気付くと、おばさまは鯨の刺身を乗せた皿をちゃぶ台の上に乗せている所だった。少女は思案をごまかす様に笑顔をおばさまに見せ、出された鯨の刺身を一切れ口に運ぶ。鯨は哺乳類であるから当たり前だが、少々血生臭い。今日のは一段とだ。しかしその後に口内で堪能出来る絶妙の硬さ、濃厚な味が美味しいのだ。少女は頬を押さえて美味しさを表現しつつ、 心にも無い事を口にする。

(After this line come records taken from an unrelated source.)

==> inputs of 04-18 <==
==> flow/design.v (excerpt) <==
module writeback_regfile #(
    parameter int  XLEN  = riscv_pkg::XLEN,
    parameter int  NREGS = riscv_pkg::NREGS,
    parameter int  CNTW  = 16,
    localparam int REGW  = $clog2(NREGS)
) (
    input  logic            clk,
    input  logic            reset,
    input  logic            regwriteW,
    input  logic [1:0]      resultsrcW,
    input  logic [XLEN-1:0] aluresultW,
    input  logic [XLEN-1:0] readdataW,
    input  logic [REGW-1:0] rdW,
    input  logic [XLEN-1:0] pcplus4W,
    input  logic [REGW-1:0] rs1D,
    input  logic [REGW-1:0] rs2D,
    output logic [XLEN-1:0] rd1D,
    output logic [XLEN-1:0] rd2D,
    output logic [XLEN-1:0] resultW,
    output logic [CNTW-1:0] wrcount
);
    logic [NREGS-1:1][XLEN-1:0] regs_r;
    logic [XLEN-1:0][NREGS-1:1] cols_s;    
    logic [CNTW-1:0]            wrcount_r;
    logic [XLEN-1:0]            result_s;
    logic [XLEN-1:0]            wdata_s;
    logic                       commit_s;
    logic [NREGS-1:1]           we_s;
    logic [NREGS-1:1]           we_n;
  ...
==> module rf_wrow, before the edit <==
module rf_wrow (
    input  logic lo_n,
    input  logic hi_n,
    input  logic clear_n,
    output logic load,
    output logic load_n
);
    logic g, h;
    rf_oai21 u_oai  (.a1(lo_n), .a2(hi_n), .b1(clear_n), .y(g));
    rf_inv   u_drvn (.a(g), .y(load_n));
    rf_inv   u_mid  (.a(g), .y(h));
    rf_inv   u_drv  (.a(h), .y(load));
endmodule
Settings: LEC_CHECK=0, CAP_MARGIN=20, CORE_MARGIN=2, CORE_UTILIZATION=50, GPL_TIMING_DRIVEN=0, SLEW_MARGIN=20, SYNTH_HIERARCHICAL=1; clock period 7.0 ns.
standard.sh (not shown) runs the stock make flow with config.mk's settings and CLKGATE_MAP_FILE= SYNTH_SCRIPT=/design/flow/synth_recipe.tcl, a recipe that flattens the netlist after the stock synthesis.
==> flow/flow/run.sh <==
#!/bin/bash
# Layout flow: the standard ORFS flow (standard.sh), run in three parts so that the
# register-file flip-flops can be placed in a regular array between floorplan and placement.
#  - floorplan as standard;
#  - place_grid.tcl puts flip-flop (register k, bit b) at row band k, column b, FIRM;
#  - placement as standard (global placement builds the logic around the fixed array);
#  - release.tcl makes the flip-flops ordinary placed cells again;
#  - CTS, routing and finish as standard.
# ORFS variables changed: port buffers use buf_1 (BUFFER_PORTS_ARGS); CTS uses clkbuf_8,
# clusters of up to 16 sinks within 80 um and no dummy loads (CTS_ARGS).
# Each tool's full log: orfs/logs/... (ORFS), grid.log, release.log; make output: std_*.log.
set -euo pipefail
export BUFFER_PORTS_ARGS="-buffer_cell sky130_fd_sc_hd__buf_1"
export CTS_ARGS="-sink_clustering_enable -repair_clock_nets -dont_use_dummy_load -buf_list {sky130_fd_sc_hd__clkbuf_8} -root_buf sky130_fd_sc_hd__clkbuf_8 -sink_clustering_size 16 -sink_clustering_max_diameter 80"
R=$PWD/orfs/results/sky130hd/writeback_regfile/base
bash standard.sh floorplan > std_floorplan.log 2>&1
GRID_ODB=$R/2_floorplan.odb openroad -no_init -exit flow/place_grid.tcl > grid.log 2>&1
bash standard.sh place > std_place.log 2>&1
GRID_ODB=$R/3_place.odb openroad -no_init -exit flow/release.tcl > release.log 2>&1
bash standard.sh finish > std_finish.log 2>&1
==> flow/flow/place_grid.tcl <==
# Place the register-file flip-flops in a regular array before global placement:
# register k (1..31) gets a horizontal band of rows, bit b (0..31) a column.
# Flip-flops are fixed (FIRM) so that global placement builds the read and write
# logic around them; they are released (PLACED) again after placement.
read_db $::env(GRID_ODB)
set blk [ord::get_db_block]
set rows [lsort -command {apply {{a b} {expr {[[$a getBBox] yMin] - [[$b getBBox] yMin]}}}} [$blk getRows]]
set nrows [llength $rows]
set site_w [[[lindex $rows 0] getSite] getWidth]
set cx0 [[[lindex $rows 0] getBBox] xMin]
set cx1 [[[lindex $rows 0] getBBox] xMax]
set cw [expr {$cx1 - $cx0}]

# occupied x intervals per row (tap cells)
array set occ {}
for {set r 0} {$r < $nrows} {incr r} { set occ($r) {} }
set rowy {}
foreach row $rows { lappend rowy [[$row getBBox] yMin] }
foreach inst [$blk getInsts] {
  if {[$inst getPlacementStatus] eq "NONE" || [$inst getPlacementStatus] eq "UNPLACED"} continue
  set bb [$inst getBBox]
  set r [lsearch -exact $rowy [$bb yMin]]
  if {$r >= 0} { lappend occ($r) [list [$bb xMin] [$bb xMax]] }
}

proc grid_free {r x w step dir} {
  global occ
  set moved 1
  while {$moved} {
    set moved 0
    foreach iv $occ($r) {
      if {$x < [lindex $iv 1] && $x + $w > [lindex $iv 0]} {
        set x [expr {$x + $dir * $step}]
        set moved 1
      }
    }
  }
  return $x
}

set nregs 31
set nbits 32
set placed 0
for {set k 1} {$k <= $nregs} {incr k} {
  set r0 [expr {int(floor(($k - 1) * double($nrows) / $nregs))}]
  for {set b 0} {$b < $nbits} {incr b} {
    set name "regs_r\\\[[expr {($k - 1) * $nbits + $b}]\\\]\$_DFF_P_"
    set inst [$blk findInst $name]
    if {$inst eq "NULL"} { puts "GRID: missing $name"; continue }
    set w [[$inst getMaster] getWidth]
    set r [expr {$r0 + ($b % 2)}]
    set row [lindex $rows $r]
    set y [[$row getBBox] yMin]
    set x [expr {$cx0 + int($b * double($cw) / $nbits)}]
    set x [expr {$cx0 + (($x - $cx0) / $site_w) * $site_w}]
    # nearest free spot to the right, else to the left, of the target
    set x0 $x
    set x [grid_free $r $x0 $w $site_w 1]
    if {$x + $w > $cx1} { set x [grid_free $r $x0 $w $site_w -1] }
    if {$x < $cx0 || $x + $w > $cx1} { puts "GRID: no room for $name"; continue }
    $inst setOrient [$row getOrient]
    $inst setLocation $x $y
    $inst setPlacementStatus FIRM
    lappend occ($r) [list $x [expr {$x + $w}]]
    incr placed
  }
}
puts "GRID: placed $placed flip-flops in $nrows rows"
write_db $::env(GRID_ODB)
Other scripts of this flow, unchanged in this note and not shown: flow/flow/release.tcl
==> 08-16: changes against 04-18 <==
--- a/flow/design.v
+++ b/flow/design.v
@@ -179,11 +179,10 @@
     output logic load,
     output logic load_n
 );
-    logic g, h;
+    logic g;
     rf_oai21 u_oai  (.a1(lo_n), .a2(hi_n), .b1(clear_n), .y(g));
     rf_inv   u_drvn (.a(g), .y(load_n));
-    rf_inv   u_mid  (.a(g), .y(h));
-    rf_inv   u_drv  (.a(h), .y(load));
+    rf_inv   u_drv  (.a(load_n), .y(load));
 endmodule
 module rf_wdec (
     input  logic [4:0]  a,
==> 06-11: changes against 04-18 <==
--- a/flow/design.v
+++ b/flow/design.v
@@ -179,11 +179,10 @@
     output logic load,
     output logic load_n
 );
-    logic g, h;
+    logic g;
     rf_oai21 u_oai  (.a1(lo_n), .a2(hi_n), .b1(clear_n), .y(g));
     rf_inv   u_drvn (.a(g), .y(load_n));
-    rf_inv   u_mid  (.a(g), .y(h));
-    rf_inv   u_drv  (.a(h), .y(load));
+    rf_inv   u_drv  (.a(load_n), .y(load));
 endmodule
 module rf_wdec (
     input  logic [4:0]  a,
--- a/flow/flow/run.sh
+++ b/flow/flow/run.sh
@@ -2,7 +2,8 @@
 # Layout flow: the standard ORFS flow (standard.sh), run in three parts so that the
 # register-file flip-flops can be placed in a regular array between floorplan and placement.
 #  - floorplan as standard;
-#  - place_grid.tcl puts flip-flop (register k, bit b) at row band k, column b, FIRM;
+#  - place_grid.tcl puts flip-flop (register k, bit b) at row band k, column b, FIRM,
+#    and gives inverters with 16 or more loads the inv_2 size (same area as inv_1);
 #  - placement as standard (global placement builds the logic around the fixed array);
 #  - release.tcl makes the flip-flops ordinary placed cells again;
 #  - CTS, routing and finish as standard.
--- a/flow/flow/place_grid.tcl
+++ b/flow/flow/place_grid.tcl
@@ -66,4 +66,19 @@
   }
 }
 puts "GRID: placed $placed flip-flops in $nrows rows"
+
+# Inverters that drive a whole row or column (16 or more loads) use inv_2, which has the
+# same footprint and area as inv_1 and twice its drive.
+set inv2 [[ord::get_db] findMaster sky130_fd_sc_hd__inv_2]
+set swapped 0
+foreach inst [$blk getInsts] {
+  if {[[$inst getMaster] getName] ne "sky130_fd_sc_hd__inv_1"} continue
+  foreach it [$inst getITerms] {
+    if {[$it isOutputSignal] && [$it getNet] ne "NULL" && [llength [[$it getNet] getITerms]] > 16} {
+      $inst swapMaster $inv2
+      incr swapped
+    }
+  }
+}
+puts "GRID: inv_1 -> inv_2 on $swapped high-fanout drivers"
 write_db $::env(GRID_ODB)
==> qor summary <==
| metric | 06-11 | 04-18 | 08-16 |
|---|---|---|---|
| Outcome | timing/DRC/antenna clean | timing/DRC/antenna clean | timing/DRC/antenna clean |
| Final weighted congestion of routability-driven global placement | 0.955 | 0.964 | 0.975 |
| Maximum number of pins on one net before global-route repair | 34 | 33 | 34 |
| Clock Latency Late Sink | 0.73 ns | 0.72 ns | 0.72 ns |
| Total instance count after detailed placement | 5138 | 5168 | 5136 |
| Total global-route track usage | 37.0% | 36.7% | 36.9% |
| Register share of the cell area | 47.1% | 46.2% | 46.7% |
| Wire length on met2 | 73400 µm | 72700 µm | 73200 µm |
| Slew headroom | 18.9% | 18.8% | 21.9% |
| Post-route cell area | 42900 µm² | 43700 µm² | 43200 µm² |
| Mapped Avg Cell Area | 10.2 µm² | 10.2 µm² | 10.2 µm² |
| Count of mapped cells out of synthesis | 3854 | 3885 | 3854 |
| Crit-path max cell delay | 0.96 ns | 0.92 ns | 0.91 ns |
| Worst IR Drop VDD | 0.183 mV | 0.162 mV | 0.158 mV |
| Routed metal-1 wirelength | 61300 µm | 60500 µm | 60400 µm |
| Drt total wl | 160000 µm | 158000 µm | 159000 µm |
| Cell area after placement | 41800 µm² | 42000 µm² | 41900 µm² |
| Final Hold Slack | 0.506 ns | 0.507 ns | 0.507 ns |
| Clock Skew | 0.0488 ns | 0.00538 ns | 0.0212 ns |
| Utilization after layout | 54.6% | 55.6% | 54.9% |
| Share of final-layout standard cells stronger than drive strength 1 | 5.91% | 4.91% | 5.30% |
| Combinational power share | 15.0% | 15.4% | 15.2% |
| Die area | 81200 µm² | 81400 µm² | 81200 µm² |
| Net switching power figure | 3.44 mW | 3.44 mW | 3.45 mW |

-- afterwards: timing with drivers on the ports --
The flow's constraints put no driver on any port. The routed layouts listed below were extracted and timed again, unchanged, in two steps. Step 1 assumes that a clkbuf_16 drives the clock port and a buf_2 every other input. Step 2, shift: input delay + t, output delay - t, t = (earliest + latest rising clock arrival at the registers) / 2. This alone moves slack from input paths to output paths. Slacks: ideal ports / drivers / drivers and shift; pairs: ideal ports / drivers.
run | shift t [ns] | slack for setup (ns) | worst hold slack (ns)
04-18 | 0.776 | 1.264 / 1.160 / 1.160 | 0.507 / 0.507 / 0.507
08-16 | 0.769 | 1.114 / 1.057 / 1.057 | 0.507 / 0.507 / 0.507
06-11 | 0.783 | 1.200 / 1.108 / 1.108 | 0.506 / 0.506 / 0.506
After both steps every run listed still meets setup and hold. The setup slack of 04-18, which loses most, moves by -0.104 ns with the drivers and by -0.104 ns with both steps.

「まあ美味しい・・・いつかおじさまにもお礼を言いたいものです。」
「あら、そう言って貰えるとお父さんも喜ぶわよ。」
「私、食後のお茶を入れますわ。おばさまも飲まれますかしら?」
「じゃあ貰おうかな、ありがとうね。」

少女は静かに立ち上がると台所へ向かった。やかんで湯と沸かそうと考え何気なくやかんを掴み、シンクをおもむろに見やるとこの家に現在起きている異変に気づいてしまった。はっ、と少女はちゃぶ台の真ん中に置かれている皿に盛られた鯨を見る。とても綺麗に刺身にされているが、これはお父さんが捕った鯨・・・ではなく、お父さん自身だったのだ。何故ならシンクは血溜りで深紅に染められており、その真ん中にはどこから見ても人間の腕が飛び出ているからだ。それ以外にもハツ、ランプ、レバー、ハラミにツ
ラミ・・・焼肉で例えると平和そうな聞こえになるが、何一つ平和でない種族の肉の部類がシンクの中で静かに存在をあらわにしている。どうりでいつもより血生臭い訳だ。瞳孔をかっ開き目の色を変える少女におばさまは、心を串刺しにする鵺の様な言葉をに
こやかに言った。

「お父さん、いつも帰りが不安定じゃない?しかも何日も何が起こるかわからない海の上での生活なんて・・・私、毎日心配で心配で心配で・・・食べちゃった。でも、あなたも食べたわよね?なら私達、なかまよね?・・・ふふっ。」

とても嬉しそうに笑むおばさまの瞳は光が灯っていなかった。



・・・それから数時間して出航の時間になっても帰ってこない若頭が気になり家を尋ねた弟子の話によると、そこにあったのは、血まみれの茶の間でその血の出所らしき肉片を綺麗に切ってご飯と一緒に食べる体中赤黒い若頭の妻と、黒々とした血溜りから華と見紛う程の金色の羽が沢山落ちているばかりでその光景は非常に異常であり、不謹慎ながらもただただ美しかったという・・・。



―小話『鯨―。其は、人を蝕すといふこと』― 御終い。